有了这些信息以后，咱们就能够用梯度降低算法来求得theta参数。过程以下：

其实，为了求得theta参数，有更多更好的算法能够选择，咱们能够经过调用matlab的fminunc函数实现,而咱们只需求出代价与梯度，供该函数调用便可。

根据以上公式，咱们给出代价函数的具体实现：

function J = computeCostMulti(X, y, theta)
%COMPUTECOSTMULTI Compute cost for linear regression with multiple variables
%   J = COMPUTECOSTMULTI(X, y, theta) computes the cost of using theta as the
%   parameter for linear regression to fit the data points in X and y

% Initialize some useful values
m = length(y); % number of training examples

% You need to return the following variables correctly 
J = 0;

% Instructions: Compute the cost of a particular choice of theta
%               You should set J to the cost.
hThetaX=X*theta;
J=1/(2*m)*sum((hThetaX-y).^2);

end

什么是逻辑回归？相比于线性回归，逻辑回归只会输出一些离散的特定值（例如断定一封邮件是否为垃圾邮件，输出只有0和1），并且对假设函数进行了处理，使得输出只在0和1之间。

假设函数以下：

代价函数以下：

梯度函数以下，观察可知，形式与线性回归时同样：

有了这些信息，咱们就能够经过fminunc求出最优的theta参数，咱们只需给出代价与梯度的计算方式，代码以下：

function [J, grad] = costFunction(theta, X, y)
%COSTFUNCTION Compute cost and gradient for logistic regression
%   J = COSTFUNCTION(theta, X, y) computes the cost of using theta as the
%   parameter for logistic regression and the gradient of the cost
%   w.r.t. to the parameters.

% Initialize some useful values
m = length(y); % number of training examples

% You need to return the following variables correctly 
J = 0;
grad = zeros(size(theta));

% Instructions: Compute the cost of a particular choice of theta.
%               You should set J to the cost.
%               Compute the partial derivatives and set grad to the partial
%               derivatives of the cost w.r.t. each parameter in theta
%
% Note: grad should have the same dimensions as theta
%
hThetaX=sigmoid(X * theta);
J=1/m*sum(-y.*log(hThetaX)-(1-y).*log(1-hThetaX));
grad=(1/m*(hThetaX-y)'*X)';

end

其中，sigmod函数以下：

function g = sigmoid(z)
%SIGMOID Compute sigmoid functoon
%   J = SIGMOID(z) computes the sigmoid of z.

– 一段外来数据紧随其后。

## config.mk

```make
export PLATFORM = sky130hd
export DESIGN_NAME = tinyalu_requester
export DESIGN_NICKNAME = d
export VERILOG_FILES = /design/src/rtl/tinyalu_pkg.sv /design/src/rtl/tinyalu_requester_timer.sv /design/src/rtl/tinyalu_requester.sv
export SDC_FILE = /design/constraint.sdc
export NUM_CORES = 1
export LEC_CHECK = 0
export CORE_MARGIN = 3
export CORE_UTILIZATION = 35
export CTS_CLUSTER_DIAMETER = 40
export DETAILED_ROUTE_END_ITERATION = 10
export PLACE_DENSITY = 0.67
export SLEW_MARGIN = 10
export SYNTH_ARGS = -nofsm -noshare
export SYNTH_HDL_FRONTEND = slang
export SYNTH_SLANG_ARGS = --single-unit
```

## constraint.sdc

```tcl
create_clock -name clk -period 5.3 [get_ports clk]
set_clock_uncertainty 0.1 [all_clocks]
set_input_delay 1.06 -clock clk [delete_from_list [all_inputs] [get_ports clk]]
set_output_delay 1.06 -clock clk [all_outputs]
set_load 0.005 [all_outputs]
```

## src/rtl/tinyalu_pkg.sv

```systemverilog
// Shared types for the tinyalu requester: opcodes, FSM states and opcode legality.
package tinyalu_pkg;

    typedef enum logic [2:0] {
        OP_NOP = 3'b000,
        OP_ADD = 3'b001,
        OP_AND = 3'b010,
        OP_XOR = 3'b011,
        OP_MUL = 3'b100
    } operation_t;

    typedef enum logic [1:0] {
        IDLE  = 2'd0,
        ISSUE = 2'd1,
        RESP  = 2'd2
    } requester_state_t;

    // Encodings above MUL have no ALU operation behind them.
    function automatic logic is_legal_op(input logic [2:0] op);
        return (op <= 3'b100);
    endfunction

endpackage

```

## src/rtl/tinyalu_requester_timer.sv

```systemverilog
// ISSUE-state watchdog: clear/enable up-counter flagging the last allowed cycle.
module req_timer #(
    parameter int TIMEOUT_CYCLES = 16
) (
    input  logic clk,
    input  logic rst,
    input  logic clr_i,
    input  logic en_i,
    output logic expired_o
);

    localparam int W = $clog2(TIMEOUT_CYCLES);

    logic [W-1:0] count_q;
    logic [W-1:0] count_d;

    always_comb begin
        count_d = count_q;
        if (clr_i) begin
            count_d = '0;
        end else if (en_i) begin
            count_d = count_q + W'(1);
        end
    end

    always_ff @(posedge clk or posedge rst) begin
        if (rst) begin
            count_q <= '0;
        end else begin
            count_q <= count_d;
        end
    end

    assign expired_o = (count_q == W'(TIMEOUT_CYCLES - 1));

endmodule

```

## src/rtl/tinyalu_requester.sv

```systemverilog
// Initiator for the tinyalu start/done handshake: command in, ALU drive, response out,
// with a done-timeout and local handling of NOP and illegal opcodes.
module tinyalu_requester
    import tinyalu_pkg::*;
#(
    parameter int TIMEOUT_CYCLES = 16
) (
    input  logic        clk,
    input  logic        reset,
    input  logic        cmd_valid,
    output logic        cmd_ready,
    input  logic [7:0]  cmd_a,
    input  logic [7:0]  cmd_b,
    input  logic [2:0]  cmd_op,
    output logic [7:0]  alu_a,
    output logic [7:0]  alu_b,
    output logic [2:0]  alu_op,
    output logic        alu_start,
    input  logic        alu_done,
    input  logic [15:0] alu_result,
    output logic        rsp_valid,
    input  logic        rsp_ready,
    output logic [15:0] rsp_result,
    output logic [2:0]  rsp_op,
    output logic        rsp_err,
    output logic        rsp_timeout
);

    requester_state_t state_q;
    logic [7:0]  alu_a_q, alu_b_q;
    logic [2:0]  alu_op_q, rsp_op_q;
    logic        alu_start_q, rsp_valid_q, rsp_err_q, rsp_timeout_q;
    logic [15:0] rsp_result_q;
    logic        accept;
    logic        timer_expired;

    // Holding off while done is high keeps a stale completion from aliasing onto a new start.
    assign cmd_ready = (state_q == IDLE) && !alu_done;
    assign accept    = cmd_valid && cmd_ready;

    req_timer #(.TIMEOUT_CYCLES(TIMEOUT_CYCLES)) u_timer (
        .clk       (clk),
        .rst       (reset),
        .clr_i     (accept),
        .en_i      ((state_q == ISSUE) && !alu_done),
        .expired_o (timer_expired)
    );

    always_ff @(posedge clk or posedge reset) begin
        if (reset) begin
            state_q       <= IDLE;
            alu_a_q       <= '0;
            alu_b_q       <= '0;
            alu_op_q      <= '0;
            alu_start_q   <= 1'b0;
            rsp_valid_q   <= 1'b0;
            rsp_result_q  <= '0;
            rsp_op_q      <= '0;
            rsp_err_q     <= 1'b0;
            rsp_timeout_q <= 1'b0;
        end else begin
            case (state_q)
                IDLE: begin
                    if (accept) begin
                        rsp_op_q      <= cmd_op;
                        rsp_result_q  <= '0;
                        rsp_err_q     <= 1'b0;
                        rsp_timeout_q <= 1'b0;
                        if (cmd_op == OP_NOP) begin
                            rsp_valid_q <= 1'b1;
                            state_q     <= RESP;
                        end else if (!is_legal_op(cmd_op)) begin
                            rsp_err_q   <= 1'b1;
                            rsp_valid_q <= 1'b1;
                            state_q     <= RESP;
                        end else begin
                            alu_a_q     <= cmd_a;
                            alu_b_q     <= cmd_b;
                            alu_op_q    <= cmd_op;
                            alu_start_q <= 1'b1;
                            state_q     <= ISSUE;
                        end
                    end
                end
                ISSUE: begin
                    if (alu_done) begin
                        alu_start_q   <= 1'b0;
                        rsp_result_q  <= alu_result;
                        rsp_timeout_q <= 1'b0;
                        rsp_valid_q   <= 1'b1;
                        state_q       <= RESP;
                    end else if (timer_expired) begin
                        alu_start_q   <= 1'b0;
                        rsp_result_q  <= '0;
                        rsp_timeout_q <= 1'b1;
                        rsp_valid_q   <= 1'b1;
                        state_q       <= RESP;
                    end
                end
                RESP: begin
                    if (rsp_ready) begin
                        rsp_valid_q <= 1'b0;
                        state_q     <= IDLE;
                    end
                end
                default: state_q <= IDLE;
            endcase
        end
    end

    assign alu_a       = alu_a_q;
    assign alu_b       = alu_b_q;
    assign alu_op      = alu_op_q;
    assign alu_start   = alu_start_q;
    assign rsp_valid   = rsp_valid_q;
    assign rsp_result  = rsp_result_q;
    assign rsp_op      = rsp_op_q;
    assign rsp_err     = rsp_err_q;
    assign rsp_timeout = rsp_timeout_q;

endmodule

```

Yosys cells after proc, flatten, opt, wreduce, memory -nomap -nowiden
Index checks and enable logic that the tools add are counted.
{"block": "classes", "add_sub_neg": 1, "magnitude_cmp": 1, "n_eq_ne": 9, "mux": 31, "n_bitwise": 1, "n_reduce_logical": 15}
{"operator": "2-to-1 mux 16 bit", "n": 3}
{"operator": "one-hot mux 16 bit (2 select lines)", "n": 1}
{"operator": "2-to-1 mux 1 bit", "n": 15}
{"operator": "2-to-1 mux 2 bit", "n": 6}
{"operator": "AND reduction 5 bit", "n": 2}
{"operator": "2-to-1 mux 4 bit", "n": 2}
{"operator": "inequality test 2 bit, second input constant", "n": 3}
{"operator": "inequality test 3 bit, second input constant", "n": 2}
{"operator": "one-hot mux 2 bit (3 select lines)", "n": 1}
{"operator": "AND reduction 3 bit", "n": 2}
{"operator": "adder 4 x 1 -> 4 bit, second input constant", "n": 1}
{"operator": "== test 4 bit, second input constant", "n": 1}
{"operator": "one-hot mux 1 bit (2 select lines)", "n": 2}
{"operator": "AND reduction 4 bit", "n": 1}
{"operator": "nonzero test 2 bit", "n": 2}
{"operator": "less-or-equal comparator 3 bit, second input constant", "n": 1}
{"operator": "logical AND 1 bit", "n": 3}
{"operator": "logical NOT 3 bit", "n": 1}
{"operator": "one-hot mux 1 bit (3 select lines)", "n": 1}
{"operator": "nonzero test 3 bit", "n": 1}
{"operator": "== test 2 x 1 -> 1 bit, second input constant", "n": 1}
{"operator": "== test 2 bit, second input constant", "n": 1}
{"operator": "logical NOT 2 bit", "n": 1}
{"operator": "inequality test 2 x 1 -> 1 bit, second input constant", "n": 1}
{"operator": "other kinds (3)", "n": 3}
{"block": "word_totals", "reg_bits": 48, "out_inout_bits": 43, "wordCells": 69}

Longest topological paths before layout
Gate-level depths: netlist of the first run.
{"block": "depth", "ltp_word": 5, "depth_mapped": 7, "mapped_depth_nobuf": 6}

Modules after synthesis
A second synthesis of the first run with hierarchy kept.
{"block": "unflattened", "cells_unflattened": 140, "hier_area_um2": 2090.8}
{"mod": "tinyalu_requester", "n_inst": 1, "cells_each": 122, "area_each_um2": 1888.1, "seq_area_each_um2": 1101.1}
{"mod": "req_timer", "n_inst": 1, "cells_each": 18, "area_each_um2": 202.7, "seq_area_each_um2": 100.1}

Worst setup path after synthesis of the first run
OpenSTA, ideal clock, no wires.
{"block": "synth_timing", "path_kind": "in2reg", "start": "input cmd_op[1]", "end": "register alu_a_q[7] (netlist: alu_a[7])", "t_arrival_ps": 2477, "t_required_ps": 5075, "path_slack_ps": 2598, "stages": 6, "n_path_buf": 1, "cell_sequence": "or2_2 -> ha_1 -> or2_2 -> nand2b_2 -> buf_6 -> mux2_4"}
{"block": "synth_between", "elab_chain_cells": 3}
{"item": "start, declared", "line_no": "tinyalu_requester.sv:14", "text": "input logic [2:0] cmd_op,"}
{"item": "branches (longest 2 deep; another with less-or-equal comparator 3 bit)"}
{"item": "AND reduction 4 bit (no source line) (*)"}
{"item": "end signal, assigned", "line_no": "tinyalu_requester.sv:77", "text": "alu_a_q <= cmd_a;"}
{"item": "end, declared", "line_no": "tinyalu_requester.sv:30", "text": "logic [7:0] alu_a_q, alu_b_q;"}
Every way passes the cells marked *.
A chain may end at the register's enable or synchronous reset.

Worst setup path in the final report of the first run
{"block": "layout_timing", "start": "input alu_done", "end": "output cmd_ready"}
{"block": "layout_between", "elab_chain_cells": 2}
{"item": "start, declared", "line_no": "tinyalu_requester.sv:19", "text": "input logic alu_done,"}
{"item": "logical NOT 1 bit", "line_no": "tinyalu_requester.sv:38", "text": "assign cmd_ready = (state_q == IDLE) && !alu_done;"}
{"item": "logical AND 1 bit", "line_no": "tinyalu_requester.sv:38"}
{"item": "end, declared", "line_no": "tinyalu_requester.sv:11", "text": "output logic cmd_ready,"}
Every way passes these cells.

==> results.json, run 1 <==
{
  "vias_per_cell": 4.79,
  "antenna_found_initial": 0,
  "drcViolationCount": 0,
  "ys_top_cells_by_area": "dfrtp_1 (58%), mux2_4 (14%), a22o_1 (6.8%)",
  "power_leakage_uw": 0.00136,
  "crit_family": "buffers and inverters",
  "yosys.area_share.simple_pct": 6.82,
  "gp_congestion": 0.716,
  "path_class": "primary input to primary output",
  "drtIter0Drc": 62,
  "path_cells": "clkdlybuf4s50_1 -> nor3_1 -> clkdlybuf4s50_1",
  "crit_top_cell": "clkdlybuf4s50_1",
  "ys.warnings.count": 0,
  "cp_max_fo": 8,
  "synth_area_um2": 2050,
  "portBuffers": 82,
  "cts_buffers": 5,
  "drive_above_1_share_pct": 16.5,
  "cp-start-kind": "primary input",
  "synthMostInstantiatedCell": "dfrtp_1",
  "worst-path-buf-inv": 2,
  "fin_crit_ns": 3.52,
  "arrival_ns": 2.36,
  "dr.pass1.iters": 4,
  "vias": 1418,
  "worst_pin_slew_ns": 1.04,
  "grt_usage_pct": 14.2,
  "power.switching_uw": 337,
  "cts_root_buf": "clkbuf_8",
  "p_int_uw": 941,
  "syn_area_per_cell_um2": 14.4,
  "fp.coreArea_um2": 5610,
  "synthFlopType": "dfrtp_1",
  "io_pins": 83,
  "die_x_um": 82.6,
  "seqCellArea_um2": 1200,
  "synthCells": 143,
  "max-slew-margin-rel_pct": 30.9,
  "clk-insertion-delay-late_ns": 0.29,
  "synth_common_cells": "dfrtp_1 (48), mux2_4 (19), a22o_1 (16)",
  "ys_seq_area_share_pct": 58.5,
  "rows": 27,
  "wl_um": 4420,
  "htreeDepth": 2,
  "cts.path.max_buffers": 2,
  "fin_hold_ws_ns": 0.404,
  "wire_per_inst_um": 14.9,
  "comb_power_share_pct": 38.9,
  "cts_hold_buf": 0,
  "min_path_type": "flop to flop",
  "gr-total-overflow": 0,
  "synthDistinctLibCells": 33,
  "syn-num-nets": 187,
  "hold_viol_final": 0,
  "powerDensity_nw_per_um2": 428,
  "fin_crit_sh_pct": 66.4,
  "hpwl_um": 3160,
  "grt_pass1_vias": 1546,
  "setup_viol": 0,
  "postRouteAntennaNets": 0,
  "p_clk_share_pct": 16.1,
  "cp-end-kind": "primary output",
  "p_sw_share_pct": 26.4,
  "synth_seq_cells": 48,
  "grt_pass1_wl_um": 7410,
  "synth_top_family_by_area": "multiplexers",
  "clock_sinks": 48,
  "fillers": 518,
  "slowest_stage": "clkdlybuf4s50_1",
  "slowest_delay_ns": 0.55,
  "areaGrowthSynthToFinish_pct": 45.5,
  "clkTransAtPathRegs_ns": 0.08,
  "synth_compound_area_share_pct": 11.6,
  "async_flop_share_pct": 100,
  "dieArea_um2": 6830,
  "critPathRequiredTime_ns": 4.14,
  "multi_input_area_um2": 769,
  "cts_tree": "yes",
  "tns_ns": 0,
  "num-nets-final": 268,
  "seq_power_share_pct": 45.0,
  "ir_worst_vdd_uv": 181,
  "grt_start_max_net_pins": 49,
  "yosys.area_share.adder_pct": 2.44,
  "drv_slew": 0,
  "synth.mux.area_fraction_pct": 16.6,
  "status": "finished, final reports clean",
  "synth_edf_count": 0,
  "cts_resized": 0,
  "fmax_mhz": 284,
  "drv_cap": 0,
  "start_util_pct": 36.6,
  "synth_top_area_share_pct": 58.5,
  "yosysTopAreaCell": "dfrtp_1",
  "die_h_um": 82.6,
  "synth_xor_area_share_pct": 0,
  "postCtsSetupRepairBufs": 0,
  "rsz0062_at_grt": "no",
  "insertedDiodeCount": 0
}
-- layout by cell type, fill, tap and decap left out, drive strengths merged --
| cell type | n |
|---|---|
| a211oi | 2 |
| a21boi | 1 |
| a21oi | 3 |
| a22o | 16 |
| and3 | 1 |
| and3b | 1 |
| clkbuf | 6 |
| clkdlybuf4s50 | 82 |
| clkinv | 1 |
| dfrtp | 48 |
| ha | 4 |
| inv | 8 |
| mux2 | 23 |
| mux2i | 1 |
| nand2 | 2 |
| nand2b | 1 |
| nand3 | 1 |
| nor2 | 2 |
| nor2b | 2 |
| nor3 | 3 |
| nor4b | 2 |
| o21ai | 5 |
| o21bai | 1 |
| o22ai | 1 |
| o311ai | 1 |
| o32ai | 1 |
| or2 | 2 |
| or3 | 1 |
| or3b | 2 |
-- metal layers --
| metal | vias to the layer above | part of all wire [%] | track usage (%) |
|---|---|---|---|
| li1 | 673 | - | - |
| met1 | 681 | 45 | 17.3 |
| met2 | 60 | 45 | 23.7 |
| met3 | 4 | 9.2 | 5.64 |
| met4 | 0 | 0.61 | 3.43 |
| met5 | - | 0 | 0 |
-- cell families after synthesis --
logic type,after synthesis
buf+inv,16
fa+ha+maj,4
flops,48
simple gates,20
compound gates,31
mux,24
-- sequential cells by signal, summed over array words and instances, names as in the netlist --
register / count
rsp_result: 16
alu_a: 8
alu_b: 8
u_timer.count_q: 4
alu_op: 3
rsp_op: 3
state_q: 2
alu_start: 1
rsp_err: 1
rsp_timeout: 1
rsp_valid: 1
-- power by group through the flow --
stage	clock network (µW)	logic, µW	registers [µW]
global route	225	540	593
finish	205	497	576
floorplan	0	208	575
detailed placement	0	507	578
global placement	0	497	582
CTS	211	507	576
-- worst paths after layout --
check / slack, ns / cells past startpoint / end / start
hold / removal: 0.40 / 1 / rsp_result[0] / rsp_result[0]
min in group asynchronous: 1.19 / 2 / rsp_result[13] / reset
hold reg to reg: 0.40 / 1 / rsp_result[0] / rsp_result[0]
max in group asynchronous: 3.29 / 2 / u_timer.count_q[3] / reset
setup / recovery: 1.78 / 3 / cmd_ready / alu_done
setup reg to reg: 2.91 / 3 / rsp_result[10] / state_q[1]
-- layout make-up --
cell class	count	area share (%)
Clock buffer	6	2.43
Clock inverter	1	0.167
Inverter	8	1.00
Multi-Input combinational cell	79	25.7
Sequential cell	48	40.2
Tap cell	72	3.01
Timing Repair Buffer	82	27.5
-- per-stage QoR --
| stage | utilization [%] | setup WS (ns) | total power [µW] | instance area [µm²] | std cells |
|---|---|---|---|---|---|
| 2_1_floorplan | - | 2.60 | 782 | 2050 | 143 |
| 3_3_place_gp | 51.9 | 1.78 | 1080 | 2910 | 289 |
| 3_5_place_dp | 51.9 | 1.75 | 1080 | 2910 | 289 |
| 4_1_cts | 53.3 | 1.78 | 1290 | 2990 | 296 |
| 5_1_grt | 53.3 | 1.70 | 1360 | 2990 | 296 |
| 6_report | 53.3 | 1.78 | 1280 | 2990 | 296 |
-- worst reg2reg max path, cell delays in order (launching register included) --
cell,delay (ns)
dfrtp_1,0.55
and3b_1,0.47
a211oi_2,0.96
a22o_1,0.25
Note: power is estimated with default switching activity, not from simulation.
==> inputs of run 2 (changes only) <==
PLACE_DENSITY = 0.7   (was 0.67)
clock period = 3 ns   (was 5.3 ns; I/O delays follow)
==> results.json, run 2 (synthesis results as in run 1) <==
{
  "wire_per_inst_um": 15.0,
  "grt_pass1_vias": 1451,
  "insertedDiodeCount": 0,
  "path_class": "primary input to primary output",
  "rows": 27,
  "clk-insertion-delay-late_ns": 0.30,
  "drv_slew": 0,
  "cts.path.max_buffers": 2,
  "antenna_found_initial": 0,
  "io_pins": 83,
  "drtIter0Drc": 30,
  "cp_max_fo": 8,
  "gp_congestion": 0.727,
  "grt_pass1_wl_um": 7290,
  "final_cells": 301,
  "portBuffers": 82,
  "setup_viol": 0,
  "final_cell_mix": "clkdlybuf4s50_1 (82), dfrtp_1 (48), mux2_4 (19)",
  "hpwl_um": 3330,
  "cp-start-kind": "primary input",
  "layout.cells.most_common": "clkdlybuf4s50_1",
  "postCtsSetupRepairBufs": 0,
  "drcViolationCount": 0,
  "fillers": 512,
  "grt_start_max_net_pins": 28,
  "fin_crit_sh_pct": 87.4,
  "num-nets-final": 272,
  "postRouteAntennaNets": 0,
  "die_x_um": 82.6,
  "start_util_pct": 36.6,
  "power_leakage_uw": 0.00139,
  "wl_um": 4520,
  "fin_crit_ns": 2.62,
  "arrival_ns": 1.92,
  "hold_viol_final": 0,
  "htreeDepth": 2,
  "clock_sinks": 48,
  "placedCellCount": 293,
  "dieArea_um2": 6830,
  "die_h_um": 82.6,
  "rsz0062_at_grt": "no",
  "cts_root_buf": "clkbuf_8",
  "ir_worst_vdd_uv": 401,
  "cts_hold_buf": 0,
  "min_path_type": "flop to flop",
  "dr.pass1.iters": 4,
  "drive_above_1_share_pct": 18.8,
  "vias_per_cell": 4.75,
  "max-slew-margin-rel_pct": 33.3,
  "cp-end-kind": "primary output",
  "cts_buffers": 5,
  "fp.coreArea_um2": 5610,
  "gr-total-overflow": 0,
  "powerDensity_nw_per_um2": 759,
  "critPathRequiredTime_ns": 2.30,
  "clkTransAtPathRegs_ns": 0.08,
  "cts_tree": "yes",
  "drv_cap": 0,
  "fmax_mhz": 381,
  "worst_pin_slew_ns": 0.998,
  "status": "finished, final reports clean",
  "grt_usage_pct": 14.3,
  "cts_resized": 0,
  "total_power_uw": 2310,
  "areaGrowthSynthToFinish_pct": 48.5,
  "tns_ns": 0,
  "vias": 1430,
  "largest_register_ffs": 16
}
## run 2: changes by cell type in the layout (fill, tap and decap cells not counted)
cell,before,now
clkbuf_1,1,0
inv_6,0,1
buf_4,0,3
clkbuf_8,5,6
buf_12,0,1
## run 2: stage by stage
stage               setup slack, ns  area (µm²)  util (%)  hold WS [ns]
CTS                           0.340        3050      54.4         0.408
global route                  0.308        3050      54.4         0.418
finish                        0.377        3050      54.4         0.402
detailed placement            0.231        2950      52.7         0.380
global placement              0.219        2950      52.7         0.382
floorplan                     0.758        2050         -         0.378
## run 2: power by group
group / internal (µW) / switching, µW / leakage [µW]
Combinational: 641 / 250 / 0.000736
Clock: 189 / 219 / 0.0000516
Sequential: 869 / 146 / 0.000606
## run 2: metal layers
metal  vias to the layer above  GRT usage (%)  wire length [µm]  share of wire, %
met5                         -              0                 0                 0
met4                         0           4.90                69               1.5
met3                         6           4.66               336               7.4
met2                        43           23.2              2170                48
met1                       697           18.0              1940                43
li1                        684              -                 -                 -
## run 2: area by class of cell
| type | count | area, µm² | area share, % |
|---|---|---|---|
| Clock buffer | 6 | 82.6 | 2.71 |
| Multi-Input combinational cell | 79 | 769 | 25.2 |
| Timing Repair Buffer | 86 | 863 | 28.3 |
| Tap cell | 72 | 90.1 | 2.95 |
| Clock inverter | 2 | 13.8 | 0.451 |
| Sequential cell | 48 | 1200 | 39.4 |
| Inverter | 8 | 30.0 | 0.984 |
## run 2: final timing paths
kind | start | end | slack [ns] | cells past startpoint
max reg2reg | u_timer.count_q[0] | rsp_result[0] | 0.84 | 4
min reg2reg | rsp_result[1] | rsp_result[1] | 0.40 | 1
max | alu_done | cmd_ready | 0.38 | 3
min | rsp_result[1] | rsp_result[1] | 0.40 | 1
max in group asynchronous | reset | rsp_op[2] | 1.59 | 3
min in group asynchronous | reset | alu_a[4] | 0.50 | 2
## run 2: critical path: stages
cell	delay (ns)
clkdlybuf4s50_1	0.55
nor3_1	0.24
clkdlybuf4s50_1	0.53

% You need to return the following variables correctly 
g = zeros(size(z));

% Instructions: Compute the sigmoid of each value of z (z can be a matrix,
%               vector or scalar).
e=exp(1);
g=1./(1+e.^-z);

end

有时，会出现”过拟合“的状况，即求得的参数可以很好的拟合训练集中的数据，但在进行预测时，明显与趋势不符，比如下图所示：

此时，咱们须要进行正则化处理，对参数进行惩罚，使得除theta(1)以外的theta值均保持较小值。

进行正则化以后的代价函数以下：

进行正则化以后的梯度以下：

下面给出正则化以后的代价与梯度值得代码：

function [J, grad] = costFunctionReg(theta, X, y, lambda)
%COSTFUNCTIONREG Compute cost and gradient for logistic regression with regularization
%   J = COSTFUNCTIONREG(theta, X, y, lambda) computes the cost of using
%   theta as the parameter for regularized logistic regression and the
%   gradient of the cost w.r.t. to the parameters. 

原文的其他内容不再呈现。